Analysis of genetic diversity and population structure in upland cotton (Gossypium hirsutum L.) germplasm using simple sequence repeats.

Improvement of cotton fibre yield and quality is challenging due to the narrow genetic base of modern cotton cultivars, which emphasizes the great need to effectively explore the existing germplasm resources. With major objective to assess the genetic diversity and population structure at DNA level, 302 elite upland cotton germplasm accessions (253 Chinese and 49 different exotic origins), were genotyped using 198 simple sequence repeats (SSRs) markers. Each of the 198 markers differed greatly in its ability to detect variations in the panel of cotton germplasm. The SSRs amplified 897 alleles, of which 77.7% were polymorphic. The number of alleles varied from 2 to 12 (mean 4.53). Gene diversity ranged from 0.020 to 0.492 with a mean of 0.279. The polymorphic information content (PIC) values ranged from 0.371 to 0.019 (mean 0.225). Genetic distances in the whole cotton germplasm ranged from 0.451 to 0.052 (mean 0.270), demonstrating relatively wider genetic diversity range. Chinese-origin cotton germplasm showed the highest level of SSR polymorphisms (gene diversity=0.268, PIC=0.218), whereas American-origin revealed the highest mean genetic distance (0.274).
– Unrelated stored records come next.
### src/rtl/rr_select_arbiter16_if.sv
// Bundle of request/release inputs and grant outputs for the 16-slot select-mux arbiter.
// Bit 15-s of req/done/gnt belongs to mux slot s.
interface rr_select_arbiter16_if;
  logic [15:0] req;
  logic [15:0] done;
  logic [3:0]  sel;
  logic [15:0] gnt;
  logic        gnt_valid;
  logic        preempt;

  modport master (output req, done, input sel, gnt, gnt_valid, preempt);
  modport slave  (input req, done, output sel, gnt, gnt_valid, preempt);
endinterface

### src/rtl/rr_select_arbiter16.sv
// Round-robin owner selection for the shared MSB-first 16:1 mux, with optional
// hold-limit preemption. All outputs come straight from flops.
module rr_select_arbiter16 #(
  parameter int MAX_HOLD = 16,
  parameter int HOLD_W   = 8
) (
  input  logic                  clk,
  input  logic                  reset,
  rr_select_arbiter16_if.slave  bus
);
  typedef enum logic {IDLE, BUSY} state_t;

  state_t              state_q, state_d;
  logic [3:0]          last_q, last_d;
  logic [3:0]          sel_q, sel_d;
  logic [15:0]         gnt_q, gnt_d;
  logic                gnt_valid_q, gnt_valid_d;
  logic                preempt_q, preempt_d;
  logic [HOLD_W-1:0]   cnt_q, cnt_d;

  logic       hit;
  logic [3:0] hit_slot;
  logic [3:0] slot;
  logic       own_req, own_done, timeout, release_now;

  // First requesting slot strictly after the last owner, wrapping at 16.
  always_comb begin
    hit      = 1'b0;
    hit_slot = '0;
    slot     = '0;
    for (int i = 1; i <= 16; i++) begin
      slot = last_q + 4'(i);
      if (!hit && bus.req[4'd15 - slot]) begin
        hit      = 1'b1;
        hit_slot = slot;
      end
    end
  end

  assign own_req     = bus.req[4'd15 - sel_q];
  assign own_done    = bus.done[4'd15 - sel_q];
  assign timeout     = (MAX_HOLD != 0) && (cnt_q == HOLD_W'(MAX_HOLD - 1));
  assign release_now = own_done || !own_req || timeout;

  always_comb begin
    state_d     = state_q;
    last_d      = last_q;
    sel_d       = sel_q;
    gnt_d       = gnt_q;
    gnt_valid_d = gnt_valid_q;
    preempt_d   = 1'b0;
    cnt_d       = cnt_q;
    case (state_q)
      IDLE: begin
        if (hit) begin
          state_d     = BUSY;
          sel_d       = hit_slot;
          gnt_d       = 16'h8000 >> hit_slot;
          gnt_valid_d = 1'b1;
          last_d      = hit_slot;
          cnt_d       = '0;
        end
      end
      BUSY: begin
        if (release_now) begin
          state_d     = IDLE;
          gnt_d       = '0;
          gnt_valid_d = 1'b0;
          // Timeout only counts as preemption when the owner had not let go anyway.
          preempt_d   = timeout && own_req && !own_done;
        end else if (cnt_q != {HOLD_W{1'b1}}) begin
          cnt_d = cnt_q + 1'b1;
        end
      end
      default: state_d = IDLE;
    endcase
  end

  always_ff @(posedge clk or posedge reset) begin
    if (reset) begin
      state_q     <= IDLE;
      last_q      <= 4'd15;
      sel_q       <= '0;
      gnt_q       <= '0;
      gnt_valid_q <= 1'b0;
      preempt_q   <= 1'b0;
      cnt_q       <= '0;
    end else begin
      state_q     <= state_d;
      last_q      <= last_d;
      sel_q       <= sel_d;
      gnt_q       <= gnt_d;
      gnt_valid_q <= gnt_valid_d;
      preempt_q   <= preempt_d;
      cnt_q       <= cnt_d;
    end
  end

  assign bus.sel       = sel_q;
  assign bus.gnt       = gnt_q;
  assign bus.gnt_valid = gnt_valid_q;
  assign bus.preempt   = preempt_q;
endmodule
Model-based Bayesian analysis clustered the whole cotton germplasm into three subpopulations, and the highest molecular variation ws revealed between subpopulations (4%, P<0.001). The SSRs revealed moderate level of genetic diversity at DNA level, identified three structured subpopulations, suggesting a potential use of these markers for genomewide association mapping studies and for identifying and conserving useful alleles in upland cotton germplasm.